Llegamos a Villefrance, pueblecito costero francés que nos va a permitir el acceso a Mónaco. Nos reparten numeritos como en la carnicería que nos darán accesos a los tenders, unos barquitos que nos llevan desde el barco hasta el puerto. Por fin en tierra, ya que hemos conseguido bajar en el primero. Nos dirigimos a la estación de tren que está muy cerquita y nos encontramos con la desagradable sorpresa de que el tren viene con 40 minutos de retraso. Y luego dicen de la RENFE. Pues nada, cambio de planes, que no vamos a estar aquí media mañana.
Preguntamos a un taxista y acordamos la carrera hasta el Oceanográfico. Nos hace un bonito tour por la costa en un “italianini” que más o menos nos permite entendernos. Ah ¿Ya hemos llegado?, ¿pero esto es Mónaco? , pues va a ser que sí.





Estamos en el Oceanográfico, espectacular, con especímenes únicos que no hemos visto en otros sitios y piezas expuestas realmente sorprendentes. Sin darnos cuenta, hemos pasado más de tres horas aquí.










Salimos de nuevo al calor sofocante francés y bajamos por la Avenue de la Porte Neuve hasta el Carrefur (cualquier parecido con lo nuestros es pura coincidencia). Desde aquí nos dirigimos hasta la rosaleda de la princesa Grace y mi familia ya me estaba poniendo 27 velas negras porque había un buen paseíto, pero caprichosa que es una y estaba de antojo.

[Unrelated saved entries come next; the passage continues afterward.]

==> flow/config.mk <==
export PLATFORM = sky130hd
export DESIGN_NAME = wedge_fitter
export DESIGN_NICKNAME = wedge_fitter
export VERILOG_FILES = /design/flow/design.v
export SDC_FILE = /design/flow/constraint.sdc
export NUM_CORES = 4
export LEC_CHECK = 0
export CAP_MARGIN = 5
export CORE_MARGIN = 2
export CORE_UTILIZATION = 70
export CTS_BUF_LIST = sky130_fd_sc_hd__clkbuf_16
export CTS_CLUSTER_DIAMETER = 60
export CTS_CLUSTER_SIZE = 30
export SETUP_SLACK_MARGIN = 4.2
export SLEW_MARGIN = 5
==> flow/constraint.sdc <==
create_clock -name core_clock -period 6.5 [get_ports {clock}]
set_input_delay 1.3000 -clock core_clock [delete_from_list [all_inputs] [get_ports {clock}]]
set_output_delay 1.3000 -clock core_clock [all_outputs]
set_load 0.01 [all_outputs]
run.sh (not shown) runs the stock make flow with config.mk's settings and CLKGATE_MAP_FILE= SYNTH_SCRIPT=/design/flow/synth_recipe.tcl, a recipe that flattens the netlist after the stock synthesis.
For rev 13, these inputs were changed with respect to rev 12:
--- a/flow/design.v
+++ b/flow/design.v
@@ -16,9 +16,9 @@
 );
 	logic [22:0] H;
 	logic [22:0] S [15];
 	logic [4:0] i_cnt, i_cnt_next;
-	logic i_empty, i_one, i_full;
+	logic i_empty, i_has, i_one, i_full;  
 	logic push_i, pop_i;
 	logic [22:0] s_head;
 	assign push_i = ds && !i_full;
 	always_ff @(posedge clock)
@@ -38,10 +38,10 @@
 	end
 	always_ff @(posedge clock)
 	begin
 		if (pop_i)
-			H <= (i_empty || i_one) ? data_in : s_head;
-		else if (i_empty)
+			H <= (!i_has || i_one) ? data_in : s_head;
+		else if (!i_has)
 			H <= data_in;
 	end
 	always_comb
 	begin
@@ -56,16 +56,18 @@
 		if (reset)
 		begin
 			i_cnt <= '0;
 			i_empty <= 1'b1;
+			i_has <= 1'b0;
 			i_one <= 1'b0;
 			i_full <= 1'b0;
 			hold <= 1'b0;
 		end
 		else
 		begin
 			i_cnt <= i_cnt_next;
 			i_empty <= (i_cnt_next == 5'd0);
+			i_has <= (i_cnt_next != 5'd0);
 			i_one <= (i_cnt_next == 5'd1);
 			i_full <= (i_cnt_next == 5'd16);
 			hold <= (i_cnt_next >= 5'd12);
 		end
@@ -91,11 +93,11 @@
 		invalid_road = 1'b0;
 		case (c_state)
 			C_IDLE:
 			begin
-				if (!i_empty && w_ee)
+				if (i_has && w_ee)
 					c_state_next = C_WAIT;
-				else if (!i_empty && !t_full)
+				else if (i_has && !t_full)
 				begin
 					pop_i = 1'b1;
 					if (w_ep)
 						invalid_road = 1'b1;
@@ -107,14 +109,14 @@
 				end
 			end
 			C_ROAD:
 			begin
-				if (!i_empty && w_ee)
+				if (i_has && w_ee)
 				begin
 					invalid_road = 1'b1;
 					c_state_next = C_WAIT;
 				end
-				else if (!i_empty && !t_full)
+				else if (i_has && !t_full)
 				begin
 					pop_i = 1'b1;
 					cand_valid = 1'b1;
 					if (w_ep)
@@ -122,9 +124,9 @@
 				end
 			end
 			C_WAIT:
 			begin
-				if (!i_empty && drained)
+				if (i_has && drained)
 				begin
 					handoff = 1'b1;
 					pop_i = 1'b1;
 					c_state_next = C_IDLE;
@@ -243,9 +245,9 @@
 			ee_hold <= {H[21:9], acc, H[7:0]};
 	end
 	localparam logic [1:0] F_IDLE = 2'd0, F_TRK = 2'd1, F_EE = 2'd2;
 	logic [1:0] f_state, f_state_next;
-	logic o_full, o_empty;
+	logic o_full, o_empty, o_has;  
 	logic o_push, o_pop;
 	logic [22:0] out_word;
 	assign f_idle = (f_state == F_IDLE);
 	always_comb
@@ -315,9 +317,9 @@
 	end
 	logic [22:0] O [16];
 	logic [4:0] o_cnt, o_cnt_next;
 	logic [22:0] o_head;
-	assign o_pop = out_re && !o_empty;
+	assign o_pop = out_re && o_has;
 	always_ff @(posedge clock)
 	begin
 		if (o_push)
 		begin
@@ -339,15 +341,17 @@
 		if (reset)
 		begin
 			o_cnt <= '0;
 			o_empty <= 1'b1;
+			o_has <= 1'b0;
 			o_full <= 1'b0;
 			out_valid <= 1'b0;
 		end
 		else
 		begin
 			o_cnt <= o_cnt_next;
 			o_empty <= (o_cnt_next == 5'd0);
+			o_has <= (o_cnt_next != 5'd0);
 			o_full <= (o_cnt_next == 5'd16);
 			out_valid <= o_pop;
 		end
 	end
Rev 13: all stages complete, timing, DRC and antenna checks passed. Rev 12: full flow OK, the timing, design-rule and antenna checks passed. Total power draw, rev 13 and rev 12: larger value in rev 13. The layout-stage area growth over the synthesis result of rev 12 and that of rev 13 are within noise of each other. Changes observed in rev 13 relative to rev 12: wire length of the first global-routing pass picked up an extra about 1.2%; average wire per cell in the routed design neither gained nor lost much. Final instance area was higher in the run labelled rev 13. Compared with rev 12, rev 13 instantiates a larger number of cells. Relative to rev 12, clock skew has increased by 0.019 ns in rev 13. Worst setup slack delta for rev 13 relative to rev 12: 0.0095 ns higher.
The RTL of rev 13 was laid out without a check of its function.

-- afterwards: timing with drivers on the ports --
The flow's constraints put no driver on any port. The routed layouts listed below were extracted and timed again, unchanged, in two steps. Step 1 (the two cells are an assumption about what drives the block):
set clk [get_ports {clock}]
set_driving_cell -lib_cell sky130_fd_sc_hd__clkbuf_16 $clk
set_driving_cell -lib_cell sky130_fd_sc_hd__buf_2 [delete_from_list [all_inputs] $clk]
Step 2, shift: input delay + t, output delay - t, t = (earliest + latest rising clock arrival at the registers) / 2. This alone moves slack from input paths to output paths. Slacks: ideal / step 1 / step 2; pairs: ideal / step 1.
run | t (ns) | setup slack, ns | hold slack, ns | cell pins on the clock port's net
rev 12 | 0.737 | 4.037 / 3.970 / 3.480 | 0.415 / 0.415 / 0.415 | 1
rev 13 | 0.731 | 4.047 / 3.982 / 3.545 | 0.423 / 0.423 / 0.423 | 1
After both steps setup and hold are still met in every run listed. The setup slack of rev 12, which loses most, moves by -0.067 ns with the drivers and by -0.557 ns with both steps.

Lo cierto es que yo me lo esperaba más grande, pero merece la pena ver la muestra de amor de Rainiero a su mujer plantando 4000 variedades de rosas distintas. Eso sí, si las distribuyeran en un espacio mayor, sería mucho más vistoso.

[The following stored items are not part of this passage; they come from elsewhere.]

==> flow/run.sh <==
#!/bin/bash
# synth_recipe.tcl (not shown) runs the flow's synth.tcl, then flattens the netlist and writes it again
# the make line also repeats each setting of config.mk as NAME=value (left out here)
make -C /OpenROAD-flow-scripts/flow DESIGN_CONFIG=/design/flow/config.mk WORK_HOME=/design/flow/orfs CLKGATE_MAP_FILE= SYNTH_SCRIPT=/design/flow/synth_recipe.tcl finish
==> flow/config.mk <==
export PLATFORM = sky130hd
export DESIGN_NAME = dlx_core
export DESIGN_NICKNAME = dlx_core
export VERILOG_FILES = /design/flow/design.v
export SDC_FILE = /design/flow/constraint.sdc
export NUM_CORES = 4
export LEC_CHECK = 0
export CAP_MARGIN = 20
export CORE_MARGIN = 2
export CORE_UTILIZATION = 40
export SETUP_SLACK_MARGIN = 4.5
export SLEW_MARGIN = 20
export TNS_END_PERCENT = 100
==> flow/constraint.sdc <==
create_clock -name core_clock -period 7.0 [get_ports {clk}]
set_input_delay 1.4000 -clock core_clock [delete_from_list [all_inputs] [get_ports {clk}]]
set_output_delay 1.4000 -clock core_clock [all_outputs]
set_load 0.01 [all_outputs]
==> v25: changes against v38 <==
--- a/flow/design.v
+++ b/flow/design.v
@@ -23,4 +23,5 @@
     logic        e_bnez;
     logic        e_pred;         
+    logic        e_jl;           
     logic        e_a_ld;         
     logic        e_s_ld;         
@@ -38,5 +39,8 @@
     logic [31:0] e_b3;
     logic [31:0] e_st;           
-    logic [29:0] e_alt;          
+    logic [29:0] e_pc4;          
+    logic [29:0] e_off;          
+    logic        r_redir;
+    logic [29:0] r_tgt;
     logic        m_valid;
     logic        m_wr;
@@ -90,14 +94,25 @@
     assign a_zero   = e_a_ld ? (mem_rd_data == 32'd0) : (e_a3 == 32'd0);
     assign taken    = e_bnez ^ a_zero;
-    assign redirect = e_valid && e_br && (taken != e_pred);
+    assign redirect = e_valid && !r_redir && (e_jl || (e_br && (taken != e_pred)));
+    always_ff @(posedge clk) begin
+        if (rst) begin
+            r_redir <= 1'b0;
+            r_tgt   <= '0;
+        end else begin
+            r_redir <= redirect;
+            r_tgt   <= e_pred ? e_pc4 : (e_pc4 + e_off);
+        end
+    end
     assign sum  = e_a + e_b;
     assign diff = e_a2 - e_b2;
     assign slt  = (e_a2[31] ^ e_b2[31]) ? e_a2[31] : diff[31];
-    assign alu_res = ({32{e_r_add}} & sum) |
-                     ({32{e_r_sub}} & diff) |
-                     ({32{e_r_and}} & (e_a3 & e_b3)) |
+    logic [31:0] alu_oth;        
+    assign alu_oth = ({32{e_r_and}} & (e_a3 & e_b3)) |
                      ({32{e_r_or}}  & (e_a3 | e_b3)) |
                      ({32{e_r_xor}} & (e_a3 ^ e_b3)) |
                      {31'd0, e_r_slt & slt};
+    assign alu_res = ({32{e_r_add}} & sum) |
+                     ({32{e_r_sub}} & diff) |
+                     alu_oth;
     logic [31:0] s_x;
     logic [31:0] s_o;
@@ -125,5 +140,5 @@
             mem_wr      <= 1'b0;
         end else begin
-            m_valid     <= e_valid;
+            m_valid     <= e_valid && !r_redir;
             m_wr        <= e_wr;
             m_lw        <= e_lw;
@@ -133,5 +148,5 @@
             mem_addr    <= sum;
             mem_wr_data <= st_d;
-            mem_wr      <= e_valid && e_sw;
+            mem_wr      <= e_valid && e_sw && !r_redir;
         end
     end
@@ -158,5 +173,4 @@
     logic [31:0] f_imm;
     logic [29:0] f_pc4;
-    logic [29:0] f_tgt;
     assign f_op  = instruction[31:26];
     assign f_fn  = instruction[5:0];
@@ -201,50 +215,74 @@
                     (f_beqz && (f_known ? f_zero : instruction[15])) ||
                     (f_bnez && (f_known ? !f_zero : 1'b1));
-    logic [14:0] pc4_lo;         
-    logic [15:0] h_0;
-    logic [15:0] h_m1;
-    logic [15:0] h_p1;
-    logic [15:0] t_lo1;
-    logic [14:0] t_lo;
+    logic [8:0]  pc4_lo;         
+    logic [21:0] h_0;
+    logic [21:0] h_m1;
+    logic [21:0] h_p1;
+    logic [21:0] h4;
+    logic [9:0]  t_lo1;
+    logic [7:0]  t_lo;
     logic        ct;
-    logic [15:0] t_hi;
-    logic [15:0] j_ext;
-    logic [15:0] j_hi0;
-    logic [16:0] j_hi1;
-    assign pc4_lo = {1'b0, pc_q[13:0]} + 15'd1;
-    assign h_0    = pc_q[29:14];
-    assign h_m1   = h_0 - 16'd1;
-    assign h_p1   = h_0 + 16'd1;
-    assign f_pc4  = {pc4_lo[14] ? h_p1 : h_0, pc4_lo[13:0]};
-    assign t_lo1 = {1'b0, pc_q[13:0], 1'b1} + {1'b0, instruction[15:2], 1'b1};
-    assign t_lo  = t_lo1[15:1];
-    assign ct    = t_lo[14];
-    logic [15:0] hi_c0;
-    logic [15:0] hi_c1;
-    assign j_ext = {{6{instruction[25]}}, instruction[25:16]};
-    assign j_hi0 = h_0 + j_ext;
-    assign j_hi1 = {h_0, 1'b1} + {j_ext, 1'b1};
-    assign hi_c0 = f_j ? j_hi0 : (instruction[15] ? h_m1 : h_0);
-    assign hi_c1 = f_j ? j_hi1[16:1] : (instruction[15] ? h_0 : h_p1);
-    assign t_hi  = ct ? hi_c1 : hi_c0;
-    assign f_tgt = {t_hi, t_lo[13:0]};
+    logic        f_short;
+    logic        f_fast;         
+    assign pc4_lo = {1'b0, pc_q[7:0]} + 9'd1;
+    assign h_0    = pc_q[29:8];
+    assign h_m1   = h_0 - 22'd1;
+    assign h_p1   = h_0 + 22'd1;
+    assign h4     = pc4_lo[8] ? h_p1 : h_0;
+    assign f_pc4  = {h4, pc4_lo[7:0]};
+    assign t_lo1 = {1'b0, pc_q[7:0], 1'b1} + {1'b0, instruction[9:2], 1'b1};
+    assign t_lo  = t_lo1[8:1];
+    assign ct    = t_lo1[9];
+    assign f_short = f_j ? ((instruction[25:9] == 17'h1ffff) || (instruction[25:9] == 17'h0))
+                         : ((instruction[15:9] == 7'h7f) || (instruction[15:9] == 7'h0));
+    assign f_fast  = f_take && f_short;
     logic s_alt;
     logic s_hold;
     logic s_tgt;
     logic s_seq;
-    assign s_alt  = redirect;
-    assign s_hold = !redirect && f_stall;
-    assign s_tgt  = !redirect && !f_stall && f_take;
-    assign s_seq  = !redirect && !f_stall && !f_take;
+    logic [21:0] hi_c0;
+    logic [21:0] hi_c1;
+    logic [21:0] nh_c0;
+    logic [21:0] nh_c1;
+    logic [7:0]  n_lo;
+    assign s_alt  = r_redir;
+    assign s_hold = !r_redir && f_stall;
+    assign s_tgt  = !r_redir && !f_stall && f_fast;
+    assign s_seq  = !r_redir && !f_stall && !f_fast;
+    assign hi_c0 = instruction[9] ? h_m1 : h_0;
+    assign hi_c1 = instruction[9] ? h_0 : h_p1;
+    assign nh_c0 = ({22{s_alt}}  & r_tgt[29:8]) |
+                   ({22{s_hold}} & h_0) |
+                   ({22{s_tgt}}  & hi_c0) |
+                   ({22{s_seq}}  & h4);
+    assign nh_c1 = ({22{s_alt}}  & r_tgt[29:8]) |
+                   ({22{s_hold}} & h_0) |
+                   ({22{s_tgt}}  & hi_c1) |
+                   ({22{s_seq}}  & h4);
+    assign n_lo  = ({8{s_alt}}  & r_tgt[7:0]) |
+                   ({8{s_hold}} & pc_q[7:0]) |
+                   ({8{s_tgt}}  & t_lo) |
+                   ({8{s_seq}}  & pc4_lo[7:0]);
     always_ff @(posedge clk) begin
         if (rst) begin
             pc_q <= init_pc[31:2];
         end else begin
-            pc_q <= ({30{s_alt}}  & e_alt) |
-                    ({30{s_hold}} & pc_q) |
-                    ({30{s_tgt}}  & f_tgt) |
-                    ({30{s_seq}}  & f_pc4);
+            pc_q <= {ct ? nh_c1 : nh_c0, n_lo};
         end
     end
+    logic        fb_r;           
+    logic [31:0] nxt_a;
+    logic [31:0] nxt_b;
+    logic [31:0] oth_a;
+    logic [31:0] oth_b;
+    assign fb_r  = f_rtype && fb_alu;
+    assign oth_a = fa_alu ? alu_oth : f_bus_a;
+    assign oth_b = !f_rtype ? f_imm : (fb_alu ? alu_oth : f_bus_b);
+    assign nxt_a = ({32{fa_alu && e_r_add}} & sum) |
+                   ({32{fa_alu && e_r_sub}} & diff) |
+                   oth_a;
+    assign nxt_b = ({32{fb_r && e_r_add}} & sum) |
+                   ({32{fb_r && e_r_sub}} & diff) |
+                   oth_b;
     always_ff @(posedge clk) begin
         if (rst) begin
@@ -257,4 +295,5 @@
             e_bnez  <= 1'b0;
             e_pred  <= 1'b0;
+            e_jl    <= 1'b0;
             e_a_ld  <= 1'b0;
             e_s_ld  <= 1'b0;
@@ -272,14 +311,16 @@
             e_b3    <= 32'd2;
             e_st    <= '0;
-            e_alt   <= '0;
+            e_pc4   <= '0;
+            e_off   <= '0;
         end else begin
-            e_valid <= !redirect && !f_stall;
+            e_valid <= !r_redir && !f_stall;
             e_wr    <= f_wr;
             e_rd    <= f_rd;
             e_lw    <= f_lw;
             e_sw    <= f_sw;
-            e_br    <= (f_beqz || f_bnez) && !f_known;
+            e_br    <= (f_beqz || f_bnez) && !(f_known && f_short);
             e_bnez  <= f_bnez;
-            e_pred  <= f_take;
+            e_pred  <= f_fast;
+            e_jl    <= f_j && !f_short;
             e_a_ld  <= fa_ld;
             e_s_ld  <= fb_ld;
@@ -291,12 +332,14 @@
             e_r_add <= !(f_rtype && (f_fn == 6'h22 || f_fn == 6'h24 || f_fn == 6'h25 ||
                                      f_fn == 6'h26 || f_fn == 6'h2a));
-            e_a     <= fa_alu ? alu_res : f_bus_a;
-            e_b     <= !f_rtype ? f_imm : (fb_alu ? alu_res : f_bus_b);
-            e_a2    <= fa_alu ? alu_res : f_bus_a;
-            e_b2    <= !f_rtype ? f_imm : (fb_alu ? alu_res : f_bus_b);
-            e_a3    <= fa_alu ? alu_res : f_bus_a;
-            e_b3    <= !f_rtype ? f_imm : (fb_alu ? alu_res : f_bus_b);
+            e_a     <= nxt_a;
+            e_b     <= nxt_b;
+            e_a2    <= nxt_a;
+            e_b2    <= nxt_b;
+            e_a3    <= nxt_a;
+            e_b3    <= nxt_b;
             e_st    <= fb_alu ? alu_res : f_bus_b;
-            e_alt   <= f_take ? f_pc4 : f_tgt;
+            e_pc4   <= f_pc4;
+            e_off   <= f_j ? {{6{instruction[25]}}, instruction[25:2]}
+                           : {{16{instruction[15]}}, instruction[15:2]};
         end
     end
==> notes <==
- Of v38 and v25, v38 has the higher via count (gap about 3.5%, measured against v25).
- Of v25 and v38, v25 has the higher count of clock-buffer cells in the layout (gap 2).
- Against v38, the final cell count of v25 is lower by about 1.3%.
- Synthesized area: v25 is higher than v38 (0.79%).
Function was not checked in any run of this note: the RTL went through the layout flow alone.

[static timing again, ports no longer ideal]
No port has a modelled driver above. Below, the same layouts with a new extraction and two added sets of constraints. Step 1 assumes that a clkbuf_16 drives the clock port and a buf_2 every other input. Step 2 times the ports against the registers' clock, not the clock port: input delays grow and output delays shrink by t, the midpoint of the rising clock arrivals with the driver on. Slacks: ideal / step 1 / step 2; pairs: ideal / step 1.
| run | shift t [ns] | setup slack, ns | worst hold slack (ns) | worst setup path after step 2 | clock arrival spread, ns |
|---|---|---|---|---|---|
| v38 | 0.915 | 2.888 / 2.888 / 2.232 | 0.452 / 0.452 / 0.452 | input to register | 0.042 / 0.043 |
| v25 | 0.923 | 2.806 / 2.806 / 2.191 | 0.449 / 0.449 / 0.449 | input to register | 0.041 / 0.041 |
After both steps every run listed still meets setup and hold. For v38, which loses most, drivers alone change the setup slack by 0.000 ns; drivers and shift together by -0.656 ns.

Desanduvimos el camino y nos dirigimos a la estación de tren, esta vez se nos hizo más corto porque ya no tuvimos que preguntar a nadie y utilizamos las escaleras mecánicas para atravesar Fontvieille.

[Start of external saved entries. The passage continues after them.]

Source: an optimization exercise on an open RTL-to-GDS flow (aim: small area, a short achievable clock period and few clock cycles per item). Production flows keep margins and buffers that such runs may drop.
Only simulation tests tie the RTL to the original design; equivalence was not proved.
Power is estimated from default activity; no workload was simulated.

==> design/flow/design.v <==
`timescale 1ns/1ps
`default_nettype none
package cpu_pkg;
    localparam int data_width = 32;
    localparam int w_oper     = 3;
    localparam int w_func     = 5;
    localparam int md_cycles  = 32;    
    localparam logic [w_oper-1:0] oper_alus = 3'd0;
    localparam logic [w_oper-1:0] oper_aluu = 3'd1;
    localparam logic [w_oper-1:0] oper_mfhi = 3'd2;
    localparam logic [w_oper-1:0] oper_mflo = 3'd3;
    localparam logic [w_oper-1:0] oper_mthi = 3'd4;
    localparam logic [w_oper-1:0] oper_mtlo = 3'd5;
    localparam logic [w_oper-1:0] oper_mfc0 = 3'd6;
    localparam logic [w_func-1:0] func_none = 5'd0;
    localparam logic [w_func-1:0] func_and  = 5'd1;
    localparam logic [w_func-1:0] func_or   = 5'd2;
    localparam logic [w_func-1:0] func_xor  = 5'd3;
    localparam logic [w_func-1:0] func_nor  = 5'd4;
    localparam logic [w_func-1:0] func_lui  = 5'd5;
    localparam logic [w_func-1:0] func_sll  = 5'd6;
    localparam logic [w_func-1:0] func_srl  = 5'd7;
    localparam logic [w_func-1:0] func_sra  = 5'd8;
    localparam logic [w_func-1:0] func_add  = 5'd9;
    localparam logic [w_func-1:0] func_sub  = 5'd10;
    localparam logic [w_func-1:0] func_slt  = 5'd11;
    localparam logic [w_func-1:0] func_mul  = 5'd12;
    localparam logic [w_func-1:0] func_div  = 5'd13;
    localparam logic [4:0] cp0_badvaddr = 5'd8;
    localparam logic [4:0] cp0_count    = 5'd9;
    localparam logic [4:0] cp0_compare  = 5'd11;
    localparam logic [4:0] cp0_status   = 5'd12;
    localparam logic [4:0] cp0_cause    = 5'd13;
    localparam logic [4:0] cp0_epc      = 5'd14;
endpackage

La estación es inmensa, con pasillos muy largos, andenes aún más largos y maquinitas con las que tienes que pelearte para sacar el billete porque la taquilla está imposible. Cogimos el tren por los pelos y llegamos sin más novedad al barco.


Si esperabais algo más, lamento haberos defraudado. Soy un bicho raro que no ha visto el palacio, ni el casino, ni el circuito, ni todo ese glamour que supuestamente derrocha el principado. Un país muy limpito, en el que te venden agua “evian”, con gente súper agradable y amable, pero que para mí no merece más tiempo del que le he dedicado, o como mucho, un par de horas más.
Vámonos a dormir que mañana nos espera un día largo. Italia nos espera.